Diese Rechtsprechung mag, soweit die BGB-Gesellschaft als solche verklagt wird, in Zukunft einer grundsätzlichen Überprüfung bedürfen, weil der BGH zwischenzeitlich die Rechtsfähigkeit der BGB-Gesellschaft als solche anerkannt hat (BGH NJW 2001, 1056 ff. = MDR 2001, 459). Es spricht vieles dafür, im Falle der Prozessbeteiligung einer BGB-Gesellschaft eine Erhöhungsgebühr nach § 6 Abs. 1 S. 2 BRAGO dann zu versagen, wenn die BGB-Gesellschaft allein verklagt wird (so OLG Nürnberg OLGR 2001, 333). Die Frage braucht jedoch nicht beantwortet zu werden, da die Klägerin den Beklagten hier jedenfalls die Erhöhungsgebühr zu erstatten hat. Ihrer Auffassung, die Rechtspflegerin habe die von den Beklagten zur Festsetzung angemeldete Erhöhungsgebühr aus § 6 Abs. 1 BRAGO zu Unrecht angesetzt, weil sich die Klage gegen die Beklagten als die zwischen ihnen bestehende Anwaltssozietät gerichtet habe und dass deshalb Auftraggeber der Prozessbevollmächtigten der Beklagten eine BGB-Gesellschaft sei, kann nicht gefolgt werden.

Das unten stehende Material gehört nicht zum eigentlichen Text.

**src/common/aerc_defs.svh**
```systemverilog
// Register offsets, field positions and reset values of the converter event and result registers.
`ifndef AERC_DEFS_SVH
`define AERC_DEFS_SVH
`define AERC_OFF_MASKED_STATUS 8'h30
`define AERC_OFF_EVENT_MASK 8'h34
`define AERC_OFF_RAW_STATUS 8'h38
`define AERC_OFF_EVENT_CLEAR 8'h3C
`define AERC_OFF_FINAL_RESULT 8'h44
`define AERC_OFF_UNCAL_RESULT 8'h48
`define AERC_OFF_OFFSET_CAL 8'h4C
`define AERC_OFF_GAIN_CAL 8'h50
`define AERC_OFF_TEST_CTRL 8'h54
`define AERC_OFF_AUDIO_CTRL 8'h58
`define AERC_NUM_EVENTS 7
`define AERC_EVT_RESET 7'h00
`define AERC_MASK_RESET 7'h7F
`define AERC_RAW_W 22
`define AERC_CAL_W 16
`define AERC_USR_LSB 16
`define AERC_TEST_EN_BIT 0
`define AERC_TEST_SEL_LSB 1
`define AERC_TEST_SEL_W 3
`define AERC_AUD_EN_BIT 0
`define AERC_AUD_GAIN_LSB 3
`define AERC_AUD_GAIN_W 3
`define AERC_AUD_CM_LSB 6
`define AERC_AUD_CM_W 3
`define AERC_AUD_CHOP_BIT 9
`define AERC_CM_RESET 3'h4
`define AERC_CHOP_RESET 1'h1
`define AERC_GAIN_RESET 3'h0
`define AERC_ZERO32 32'h0000_0000
`define AERC_GAIN_VAL_RESET 6'h04
`define AERC_CAL_RESET 16'h0000
`define AERC_ROUTE_RESET 8'h00
`define AERC_DRIVE_N_RESET 1'h1
`endif

```
**src/common/aerc_pkg.sv**
```systemverilog
// Types shared by the converter event and result register block.
package aerc_pkg;
  typedef struct packed {
    logic [2:0] preamp_common_mode;
    logic [2:0] preamp_gain;
    logic chop_en;
    logic audio_en;
  } aerc_audio_t;

  typedef struct packed {
    logic [2:0] sel;
    logic en;
  } aerc_test_t;

  typedef enum logic [1:0] {
    AERC_IDLE,
    AERC_ACK
  } aerc_bus_state_t;
endpackage

```
**src/hw/aerc_audio_decode.sv**
```systemverilog
// Decode of the audio preamp and analog test controls into analog-facing signals.
`timescale 1ns/100ps
`include "aerc_defs.svh"
module aerc_audio_decode (
  // Controls
  input wire aerc_pkg::aerc_audio_t audio_i,
  input wire aerc_pkg::aerc_test_t test_i,
  // Decoded
  output logic [5:0] preamp_gain_value_o,
  output logic [7:0] test_route_o,
  output logic test_drive_n_o
);
  always_comb
  begin
    case (audio_i.preamp_gain)
      3'h0: preamp_gain_value_o = 6'h04;
      3'h1: preamp_gain_value_o = 6'h08;
      3'h2: preamp_gain_value_o = 6'h10;
      3'h3: preamp_gain_value_o = 6'h20;
      default: preamp_gain_value_o = 6'h04;
    endcase
  end

  // Output enable is low while the test pin is driven.
  always_comb
  begin
    test_route_o = 8'h00;
    test_drive_n_o = 1'b1;
    if (test_i.en)
    begin
      test_route_o[test_i.sel] = 1'b1;
      test_drive_n_o = 1'b0;
    end
  end
endmodule

```
**src/hw/aerc_event_flags.sv**
```systemverilog
// Sticky raw event flags with write-one-to-clear and masked view.
`timescale 1ns/100ps
`include "aerc_defs.svh"
module aerc_event_flags (
  // Clock and reset
  input wire logic clk_i,
  input wire logic rst_i,
  // Events and clears
  input wire logic [6:0] event_i,
  input wire logic [6:0] clear_i,
  input wire logic [6:0] mask_i,
  // Status
  output logic [6:0] raw_o,
  output logic [6:0] masked_o
);
  logic [6:0] raw_q;

  genvar g;
  generate
    for (g = 0; g < `AERC_NUM_EVENTS; g = g + 1)
    begin : gen_flag
      // A new event wins over a clear in the same cycle so it is never lost.
      always_ff @(posedge clk_i)
      begin
        if (rst_i)
          raw_q[g] <= 1'b0;
        else if (event_i[g])
          raw_q[g] <= 1'b1;
        else if (clear_i[g])
          raw_q[g] <= 1'b0;
        else
          raw_q[g] <= raw_q[g];
      end
    end
  endgenerate

  assign raw_o = raw_q;
  assign masked_o = raw_q & ~mask_i;

  flag_sticky_a: assert property (@(posedge clk_i) disable iff (rst_i)
    $fell(raw_q[0]) |-> $past(clear_i[0]))
    else $error("raw flag cleared without a clear request");
  flag_set_a: assert property (@(posedge clk_i) disable iff (rst_i)
    event_i[3] |=> raw_q[3])
    else $error("event did not set raw flag");
  flag_clear_a: assert property (@(posedge clk_i) disable iff (rst_i)
    (clear_i[5] && !event_i[5]) |=> !raw_q[5])
    else $error("clear did not clear raw flag");
  flag_cover_c: cover property (@(posedge clk_i) disable iff (rst_i)
    raw_q[0] ##1 !raw_q[0]);
endmodule

```
**src/hw/aerc_regs.sv**
```systemverilog
// Wishbone register bank for converter events, results, calibration, test and audio control.
`timescale 1ns/100ps
`include "aerc_defs.svh"
module aerc_regs (
  // Clock and reset
  input wire logic clk_i,
  input wire logic rst_i,
  // Wishbone slave
  input wire logic wb_cyc_i,
  input wire logic wb_stb_i,
  input wire logic wb_we_i,
  input wire logic [7:0] wb_adr_i,
  input wire logic [3:0] wb_sel_i,
  input wire logic [31:0] wb_dat_i,
  output logic [31:0] wb_dat_o,
  output logic wb_ack_o,
  // Converter side
  input wire logic [6:0] event_i,
  input wire logic [31:0] final_result_i,
  input wire logic [21:0] raw_result_i,
  input wire logic [15:0] self_offset_i,
  input wire logic [15:0] self_gain_i,
  // Calibration and analog controls
  output logic [15:0] user_offset_o,
  output logic [15:0] user_gain_o,
  output logic audio_en_o,
  output logic decim_en_o,
  output logic chop_en_o,
  output logic [2:0] preamp_common_mode_o,
  output logic [5:0] preamp_gain_value_o,
  output logic [7:0] test_route_o,
  output logic test_drive_n_o,
  // Interrupt
  output logic irq_o
);
  //////////////////////////////////////////////////////////////////////////////
  // Bus decode.
  aerc_pkg::aerc_bus_state_t state_q;
  logic req;
  logic wr_hit;
  logic [31:0] rd_d;
  logic [6:0] mask_q;
  logic [6:0] clear_d;
  logic [6:0] raw;
  logic [6:0] masked;
  logic [15:0] user_offset_q;
  logic [15:0] user_gain_q;
  aerc_pkg::aerc_audio_t audio_q;
  aerc_pkg::aerc_test_t test_q;
  logic [5:0] gain_val;
  logic [7:0] route;
  logic drive_n;

  assign req = wb_cyc_i && wb_stb_i && (state_q == aerc_pkg::AERC_IDLE);
  assign wr_hit = req && wb_we_i;

  // One registered answer per request, a cycle after it; ack drops the cycle after it rises.
  always_ff @(posedge clk_i)
  begin
    if (rst_i)
      state_q <= aerc_pkg::AERC_IDLE;
    else
    begin
      case (state_q)
        aerc_pkg::AERC_IDLE: if (req) state_q <= aerc_pkg::AERC_ACK;
        aerc_pkg::AERC_ACK: state_q <= aerc_pkg::AERC_IDLE;
        default: state_q <= aerc_pkg::AERC_IDLE;
      endcase
    end
  end

  always_ff @(posedge clk_i)
  begin
    if (rst_i)
      wb_ack_o <= 1'b0;
    else
      wb_ack_o <= req;
  end

  //////////////////////////////////////////////////////////////////////////////
  // Event flags. The clear register is a strobe and does not hold its value.
  always_comb
  begin
    clear_d = `AERC_EVT_RESET;
    if (wr_hit && wb_adr_i == `AERC_OFF_EVENT_CLEAR && wb_sel_i[0])
      clear_d = wb_dat_i[6:0];
  end

  aerc_event_flags u_flags (
    .clk_i(clk_i),
    .rst_i(rst_i),
    .event_i(event_i),
    .clear_i(clear_d),
    .mask_i(mask_q),
    .raw_o(raw),
    .masked_o(masked)
  );

  always_ff @(posedge clk_i)
  begin
    if (rst_i)
      mask_q <= `AERC_MASK_RESET;
    else if (wr_hit && wb_adr_i == `AERC_OFF_EVENT_MASK && wb_sel_i[0])
      mask_q <= wb_dat_i[6:0];
  end

  always_ff @(posedge clk_i)
  begin
    if (rst_i)
      irq_o <= 1'b0;
    else
      irq_o <= |masked;
  end

  //////////////////////////////////////////////////////////////////////////////
  // Calibration user values.
  always_ff @(posedge clk_i)
  begin
    if (rst_i)
      user_offset_q <= `AERC_CAL_RESET;
    else if (wr_hit && wb_adr_i == `AERC_OFF_OFFSET_CAL)
    begin
      if (wb_sel_i[2]) user_offset_q[7:0] <= wb_dat_i[23:16];
      if (wb_sel_i[3]) user_offset_q[15:8] <= wb_dat_i[31:24];
    end
  end

  always_ff @(posedge clk_i)
  begin
    if (rst_i)
      user_gain_q <= `AERC_CAL_RESET;
    else if (wr_hit && wb_adr_i == `AERC_OFF_GAIN_CAL)
    begin
      if (wb_sel_i[2]) user_gain_q[7:0] <= wb_dat_i[23:16];
      if (wb_sel_i[3]) user_gain_q[15:8] <= wb_dat_i[31:24];
    end
  end

  //////////////////////////////////////////////////////////////////////////////
  // Test and audio controls.
  always_ff @(posedge clk_i)
  begin
    if (rst_i)
      test_q <= '0;
    else if (wr_hit && wb_adr_i == `AERC_OFF_TEST_CTRL && wb_sel_i[0])
    begin
      test_q.en <= wb_dat_i[`AERC_TEST_EN_BIT];
      test_q.sel <= wb_dat_i[`AERC_TEST_SEL_LSB +: `AERC_TEST_SEL_W];
    end
  end

  // Bits 8 and 9 sit in byte lane 1, the rest in lane 0; common mode spans both.
  always_ff @(posedge clk_i)
  begin
    if (rst_i)
    begin
      audio_q.audio_en <= 1'b0;
      audio_q.preamp_gain <= `AERC_GAIN_RESET;
      audio_q.preamp_common_mode <= `AERC_CM_RESET;
      audio_q.chop_en <= `AERC_CHOP_RESET;
    end
    else if (wr_hit && wb_adr_i == `AERC_OFF_AUDIO_CTRL && wb_sel_i[0] && wb_sel_i[1])
    begin
      audio_q.audio_en <= wb_dat_i[`AERC_AUD_EN_BIT];
      audio_q.preamp_gain <= wb_dat_i[`AERC_AUD_GAIN_LSB +: `AERC_AUD_GAIN_W];
      audio_q.preamp_common_mode <= wb_dat_i[`AERC_AUD_CM_LSB +: `AERC_AUD_CM_W];
      audio_q.chop_en <= wb_dat_i[`AERC_AUD_CHOP_BIT];
    end
  end

  aerc_audio_decode u_dec (
    .audio_i(audio_q),
    .test_i(test_q),
    .preamp_gain_value_o(gain_val),
    .test_route_o(route),
    .test_drive_n_o(drive_n)
  );

  always_ff @(posedge clk_i)
  begin
    if (rst_i)
    begin
      audio_en_o <= 1'b0;
      decim_en_o <= 1'b0;
      chop_en_o <= `AERC_CHOP_RESET;
      preamp_common_mode_o <= `AERC_CM_RESET;
      preamp_gain_value_o <= `AERC_GAIN_VAL_RESET;
      test_route_o <= `AERC_ROUTE_RESET;
      test_drive_n_o <= `AERC_DRIVE_N_RESET;
      user_offset_o <= `AERC_CAL_RESET;
      user_gain_o <= `AERC_CAL_RESET;
    end
    else
    begin
      audio_en_o <= audio_q.audio_en;
      decim_en_o <= audio_q.audio_en;
      chop_en_o <= audio_q.chop_en;
      preamp_common_mode_o <= audio_q.preamp_common_mode;
      preamp_gain_value_o <= gain_val;
      test_route_o <= route;
      test_drive_n_o <= drive_n;
      user_offset_o <= user_offset_q;
      user_gain_o <= user_gain_q;
    end
  end

  //////////////////////////////////////////////////////////////////////////////
  // Read mux. Reserved bits and unmapped addresses read as zero.
  always_comb
  begin
    rd_d = `AERC_ZERO32;
    case (wb_adr_i)
      `AERC_OFF_MASKED_STATUS: rd_d[6:0] = masked;
      `AERC_OFF_EVENT_MASK: rd_d[6:0] = mask_q;
      `AERC_OFF_RAW_STATUS: rd_d[6:0] = raw;
      `AERC_OFF_EVENT_CLEAR: rd_d = `AERC_ZERO32;
      `AERC_OFF_FINAL_RESULT: rd_d = final_result_i;
      `AERC_OFF_UNCAL_RESULT: rd_d[21:0] = raw_result_i;
      `AERC_OFF_OFFSET_CAL: rd_d = {user_offset_q, self_offset_i};
      `AERC_OFF_GAIN_CAL: rd_d = {user_gain_q, self_gain_i};
      `AERC_OFF_TEST_CTRL: rd_d[3:0] = {test_q.sel, test_q.en};
      `AERC_OFF_AUDIO_CTRL:
        rd_d[9:0] = {audio_q.chop_en, audio_q.preamp_common_mode,
                     audio_q.preamp_gain, 2'b00, audio_q.audio_en};
      default: rd_d = `AERC_ZERO32;
    endcase
  end

  always_ff @(posedge clk_i)
  begin
    if (rst_i)
      wb_dat_o <= `AERC_ZERO32;
    else if (req && !wb_we_i)
      wb_dat_o <= rd_d;
  end

  //////////////////////////////////////////////////////////////////////////////
  // Checks.
  ack_single_a: assert property (@(posedge clk_i) disable iff (rst_i)
    wb_ack_o |=> !wb_ack_o)
    else $error("ack held longer than one cycle");
  ack_timing_a: assert property (@(posedge clk_i) disable iff (rst_i)
    (wb_cyc_i && wb_stb_i && !wb_ack_o) |=> wb_ack_o)
    else $error("ack did not follow request");
  irq_follow_a: assert property (@(posedge clk_i) disable iff (rst_i)
    ##1 irq_o == (|$past(masked)))
    else $error("irq does not follow masked status");
  mask_hide_a: assert property (@(posedge clk_i) disable iff (rst_i)
    (mask_q[2] && raw[2]) |-> !masked[2])
    else $error("masked flag visible");
  chop_reset_a: assert property (@(posedge clk_i)
    $past(rst_i) |-> (audio_q.chop_en && audio_q.preamp_common_mode == `AERC_CM_RESET))
    else $error("audio reset values wrong");
  test_hiz_a: assert property (@(posedge clk_i) disable iff (rst_i)
    !test_q.en |=> test_drive_n_o)
    else $error("test pin driven while disabled");
  audio_en_a: assert property (@(posedge clk_i) disable iff (rst_i)
    ##1 (audio_en_o == $past(audio_q.audio_en)) && (decim_en_o == audio_en_o))
    else $error("audio enable not applied");
  raw_read_a: assert property (@(posedge clk_i) disable iff (rst_i)
    (req && !wb_we_i && wb_adr_i == `AERC_OFF_UNCAL_RESULT) |=>
      (wb_dat_o[31:22] == 10'h000 && wb_dat_o[21:0] == $past(raw_result_i)))
    else $error("raw result read wrong");
  final_read_a: assert property (@(posedge clk_i) disable iff (rst_i)
    (req && !wb_we_i && wb_adr_i == `AERC_OFF_FINAL_RESULT) |=>
      wb_dat_o == $past(final_result_i))
    else $error("final result read wrong");
  cover_read_c: cover property (@(posedge clk_i) req && !wb_we_i ##1 wb_ack_o);
  cover_clear_c: cover property (@(posedge clk_i) |clear_d);
  cover_irq_c: cover property (@(posedge clk_i) $rose(irq_o));
endmodule

```
**config.mk**
```make
export PLATFORM = sky130hd
export DESIGN_NAME = aerc_regs
export DESIGN_NICKNAME = d
export VERILOG_FILES = /design/src/common/aerc_pkg.sv /design/src/hw/aerc_audio_decode.sv /design/src/hw/aerc_event_flags.sv /design/src/hw/aerc_regs.sv
export VERILOG_INCLUDE_DIRS = /design/src /design/src/common
export SDC_FILE = /design/constraint.sdc
export NUM_CORES = 1
export LEC_CHECK = 0
export ABC_AREA = 0
export BUFFER_PORTS_ARGS = -buffer_cell sky130_fd_sc_hd__buf_2
export CORE_MARGIN = 8
export CORE_UTILIZATION = 52
export DETAILED_ROUTE_END_ITERATION = 8
export GPL_TIMING_DRIVEN = 1
export PLACE_DENSITY_LB_ADDON = 0.25
export SKIP_LAST_GASP = 1
export SLEW_MARGIN = 20
export SYNTH_ARGS = -nofsm -noshare
export SYNTH_HDL_FRONTEND = slang
export SYNTH_SLANG_ARGS = --single-unit
```
**constraint.sdc**
```tcl
create_clock -name clk_i -period 4.92 [get_ports clk_i]
set_clock_uncertainty 0.15 [all_clocks]
set_input_delay 0.738 -clock clk_i [delete_from_list [all_inputs] [get_ports clk_i]]
set_output_delay 0.738 -clock clk_i [all_outputs]
set_load 0.02 [all_outputs]
```
==> key figures <==
Yosys
  • Compound-gate portion of the synthesized area: 0.1522
  • Synthesis-stage register bit count: 143
  • Post-synthesis simple-gate area fraction: 0.2532
  • Largest family of logic cells by synthesized area: simple AND/OR/NAND/NOR gates
  • Predominant post-synthesis flop cell: dfxtp_1
  • Fraction of registers with async set/reset: 0
  • Xor/xnor share of the synthesized area: 0
  • Post-Syn Area per Cell: ~9.4 µm²
  • Syn. warnings: 0
  • Post-synthesis cell type count: 63
  • Post-synthesis mux area share: 0.07287
  • Netlist Area Pre-Place: 6216 µm²
  • Post-synth EDFFs: 0
  • Syn Inst Count: 658
  • Seq/Total Area, Yosys: 0.4605
  • Synth Area in Adders: 0

Detailed routing
  • Via count: 5,918
  • DR pass1 iterations: 7
  • Vias/cell: ~5.9
  • Final Routed Wirelength: about 20 mm
  • DRC viols: 0
  • WL per Instance: 19.50 µm
  • Final ANT Viol Nets: 0
  • Drt initial violations: 619

Global route
  • Met1 Resource Use GR: 0.2801
  • Vias in the first global route: 6,012
  • Largest net degree at the start of global routing: 65
  • GR peak layer: met2
  • Met3 Usage GRT: 0.07055
  • M2 GR Usage: 0.4110
  • Initial antenna violation count: 1
  • Grt total ovfl: 0
  • Gr usage total: 0.2449
  • First-pass GRT wire length: between 30 and 40 mm

Power and ir drop
  • Seq pwr share: 0.435
  • Clock Power Share: 0.501
  • Internal: 2.094 mW
  • Net Sw Frac: 0.2201
  • Combinational share of power: 0.063
  • Peak VDD IR: 0.0001961 V
  • Leak pwr: 3.713 nW
  • Psw: a little under 0.6 mW
  • PwrDens: 339.1 nW/µm²

Timing
  • Final worst-path cycle share: 0.5398
  • Minimum clock period: 2.656 ns
  • Fin. Hold Viols: 0
  • Final Slew Violations: 0
  • Achievable Freq: 376.5 MHz
  • RSZ-0062 raised after global routing: false
  • Final setup fails: 0
  • Setup TNS: 0 ns
  • Tightest Pin Transition: 0.7544 ns
  • Normalized max-slew margin: 0.4971

Floorplan
  • Die area: 15,710 µm²
  • Die width: 125.3 µm
  • Starting Density: 0.5241
  • # IOs: 229
  • DIE HEIGHT: 125.3 µm
  • Core area: between 10,000 and 15,000 µm²
  • Std-Cell Rows: 40

Critical path
  • Cell family with most CP delay: simple AND/OR/NAND/NOR gates
  • Critical path buffers and inverters: 2
  • FF-to-FF setup slack: 2.73 ns
  • Setup CP Type: in2reg
  • Max stage delay cell, worst path: and2_1
  • Critical Path End Type: flip-flop
  • Crit-path max cell delay: 0.70 ns
  • WP depth: 6
  • Reg2reg end: wb_dat_o[19]
  • CP max FO: 45
  • Worst Reg-to-Reg Cells: 4
  • Cell breakdown of the critical path: buf_2, nor4b_4, buf_4, and2_1, a222oi_1, o21ai_0
  • Required time of the critical path: 5.10 ns
  • Crit path DAT: between 2 and 3 ns
  • Critical R2R Launch: state_q[0]
  • Crit path launch type: primary input

Status
  • Status: complete, no violations

Finish
  • Nets: a little under 1k
  • Fin cells: 1,009
  • Filler cells: 969
  • P&R area growth vs syn: 27.40%
  • Register area: 2863 µm²
  • Layout cells sized above 1: 0.3244
  • Multi-input logic area: 3007 µm²
  • Final Instance Area: 7919 µm²

Clock network
  • Post-CTS sizing: 0
  • Root buffer cell: clkbuf_16
  • H-tree depth: 4
  • Reg clk slew, reported paths: 0.06 ns
  • CTS Buf Count: 17
  • Post-CTS Setup Repair Bufs: 0
  • Clk sinks: 143
  • CTS tree: yes
  • Latest clock arrival within the worst-skew pair: roughly 0.42 ns
  • Max clock buf depth: 2
  • # hold bufs at CTS: 0

Run
  • Max-cap violations: 0

Placement
  • Hpwl dp: 14.29 mm
  • Placed cells: between 900 and 1k
  • Routability cong.: 0.9025
  • Number of port buffers: 220
  • Placed Area: 7289 µm²

Min path
  • Worst Hold Path EP: wb_dat_o[28]
  • Hold depth: 2
  • Hold Crit Class: reg2reg
  • Hold Startpoint: wb_dat_o[28]
[per-layer routing]
layer | up-vias | routed length [µm] | part of all wire
met5 | - | 0 | 0
met4 | 0 | 587 | 0.030
met3 | 46 | 1685 | 0.086
met2 | 317 | 9614 | 0.49
met1 | 2781 | 7786 | 0.40
li1 | 2774 | - | -
[stage by stage]
| step | total power, mW | worst slack, ns | utilization | hold WS (ns) |
|---|---|---|---|---|
| floorplan | 1.277 | 2.649 | - | 0.2848 |
| global placement | 1.357 | 1.823 | 0.6146 | 0.2878 |
| detailed placement | 1.361 | 1.774 | 0.6146 | 0.2911 |
| CTS | 2.690 | 2.193 | 0.6662 | 0.2988 |
| global route | 2.760 | 2.150 | 0.6674 | 0.3208 |
| finish | 2.685 | 2.264 | 0.6676 | 0.2983 |
[power groups by stage]
| stage | clock network, mW | logic [mW] | registers (mW) |
|---|---|---|---|
| after detailed placement | 0 | 0.167 | 1.19 |
| after global routing | 1.41 | 0.182 | 1.17 |
| after floorplan | 0 | 0.0832 | 1.19 |
| after global placement | 0 | 0.163 | 1.19 |
| after CTS | 1.35 | 0.168 | 1.17 |
| final | 1.35 | 0.170 | 1.17 |
[cell families (layout without fill, tap and decap cells)]
family          Yosys count  in the layout
buf+inv                  81            282
compound gates          130            130
simple gates            258            258
flops                   143            143
other cells               1              4
mux                      45             45
[flip-flops by register name, summed over array words and instances, names as in the netlist]
signal,cells
state_q,1
user_offset_o,16
test_drive_n_o,1
decim_en_o,1
test_route_o,8
u_flags.raw_o,7
audio_q,8
preamp_common_mode_o,3
preamp_gain_value_o,4
user_gain_o,16
chop_en_o,1
irq_o,1
test_q,4
wb_dat_o,32
user_gain_q,16
mask_q,7
user_offset_q,16
wb_ack_o,1
[cell usage in the layout, fill, tap and decap left out, types with 5 or more instances in the layout]
| master | n |
|---|---|
| clkbuf_16 | 17 |
| o21ai_0 | 23 |
| and3_1 | 6 |
| buf_2 | 220 |
| inv_1 | 24 |
| a21oi_1 | 18 |
| nor2b_1 | 45 |
| dfxtp_1 | 143 |
| nor2_1 | 47 |
| nand2_1 | 27 |
| a22o_1 | 21 |
| a31oi_1 | 5 |
| a211oi_1 | 6 |
| a22oi_1 | 6 |
| nand3_1 | 57 |
| a221oi_1 | 10 |
| o21ai_1 | 9 |
| nand4_1 | 15 |
| mux2i_1 | 43 |
| o211ai_1 | 8 |
| buf_4 | 6 |
| a222oi_1 | 12 |
| nor3_1 | 7 |
[how the worst max path moves through the flow]
stage | startpoint | to | slack, ns
finish | wb_adr_i[5] | wb_dat_o[30] | 2.26
CTS | wb_adr_i[3] | wb_dat_o[6] | 2.19
global placement | wb_adr_i[3] | wb_dat_o[6] | 1.82
floorplan | wb_adr_i[3] | wb_dat_o[25] | 2.65
detailed placement | wb_adr_i[3] | wb_dat_o[6] | 1.77
global route | wb_adr_i[5] | wb_dat_o[30] | 2.15
[area by class of cell]
type	instances	area share
Antenna cell	2	0.0006320
Multi-Input combinational cell	435	0.3797
Clock inverter	9	0.02007
Timing Repair Buffer	227	0.1462
Tap cell	147	0.02323
Clock buffer	22	0.05736
Inverter	24	0.01138
Sequential cell	143	0.3615
[worst reg2reg max path: cells and delay by family (launching register included)]
family	cells	cell delay (ns)
AO/OA/AOI/OAI	1	0.25
flip-flops	1	0.34
AND/OR/NAND/NOR	3	1.39
[cell usage after synthesis, types with 7 or more instances]
cell type / n / area share
dfxtp_1: 143 / 0.46
nand3_1: 57 / 0.046
nor2_1: 48 / 0.029
nor2b_1: 45 / 0.045
mux2i_1: 43 / 0.069
nand2_1: 27 / 0.016
clkbuf_1: 26 / 0.016
inv_1: 24 / 0.014
o21ai_0: 23 / 0.019
a22o_1: 21 / 0.030
buf_2: 19 / 0.015
a21oi_1: 18 / 0.014
nand4_1: 15 / 0.015
a222oi_1: 12 / 0.019
a221oi_1: 10 / 0.014
buf_4: 9 / 0.011
o21ai_1: 9 / 0.0072
o211ai_1: 8 / 0.0097
nor3_1: 7 / 0.0056
No activity file was read; power rests on OpenSTA's default activity.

Für diese Betrachtungsweise gibt es keine Anhaltspunkte. Die drei Beklagten gehörten zwar einer in der Rechtsform einer BGB-Gesellschaft geführten Anwaltssozietät an. Dies bedeutet aber nicht, dass die Klägerin ausschließlich die Gesellschaft bürgerlichen Rechts als solche im Hinblick auf deren seit dem Urteil des BGH vom 29. Januar 2001 (BGH aaO.) anerkannte Rechts- und Parteifähigkeit auf Schadensersatz aus der Verletzung von Anwaltspflichten aus dem früheren Mandatsverhältnis hätte in Anspruch nehmen wollen. Denn sie wurden - jeder für sich - in dem vorangegangenen Hauptsacheverfahren als Gesamtschuldner auf Schadensersatz verklagt. Demgemäß waren die drei Beklagten einzeln namentlich im Klagerubrum aufgeführt und wurden nicht unter einer Sozietätsbezeichnung verklagt. Mit ihrem Klageantrag hat die Klägerin außerdem auch nur die gesamtschuldnerische Verurteilung aller Beklagten begehrt. Nichts deutete auf eine Inanspruchnahme der Sozietät als BGB-Gesellschaft und sei es auch nur neben den Rechtsanwälten als Gesellschaftern hin (vgl. dazu BGH aaO.).

3.

Der vorwiegend auf Billigkeitserwägungen gestützten Mindermeinung (vgl. Riedel/Sußbauer, BRAGO, 8. Aufl., § 6 Rn. 13) ist durch die genannte BGH-Rechtsprechung zur Rechtsfähigkeit der GbR die Grundlage entzogen (so zutreffend OLG Schleswig OLGR 2003, 326). Der Mandant hat es seither selbst in der Hand, ob er nur die Sozietät als solche oder zusätzlich oder nur die einzelnen Gesellschafter mit dem Ziel einer Vollstreckung auch in deren Privatvermögen in Anspruch nehmen will. Demgemäß ist die Erstattungsfähigkeit des Mehrvertretungszuschlags im Passivprozess der einzelnen Rechtsanwälte einer Sozietät auch in der neueren Rechtsprechung weiterhin anerkannt (OLG Schleswig aaO.; OLG Saarbrücken OLGR 2002, 260, OLG Nürnberg OLGR 2001, 333).

4

Ob eine andere Betrachtungsweise für den hier nicht einschlägigen Fall geboten ist, dass mehrere Rechtsanwälte einer Sozietät die ihnen als Gesellschafter des bürgerlichen Rechtes zustehende Gebührenforderung gegen den Auftraggeber einklagen (vgl. dazu OLG Düsseldorf, 10. Zivilsenat, MDR 1981, 1028 = BB 1981, 1514; m. w. N.), kann dahinstehen. Denn auf die fortbestehenden bzw. neuen Probleme zu Aktivprozessen von Anwaltssozietäten (vgl. BGH JurBüro 2003, 89 ff. m. Anm. Enders) kommt es hier nicht an.

5.

Die Kostenentscheidung beruht auf § 97 Abs. 1 ZPO.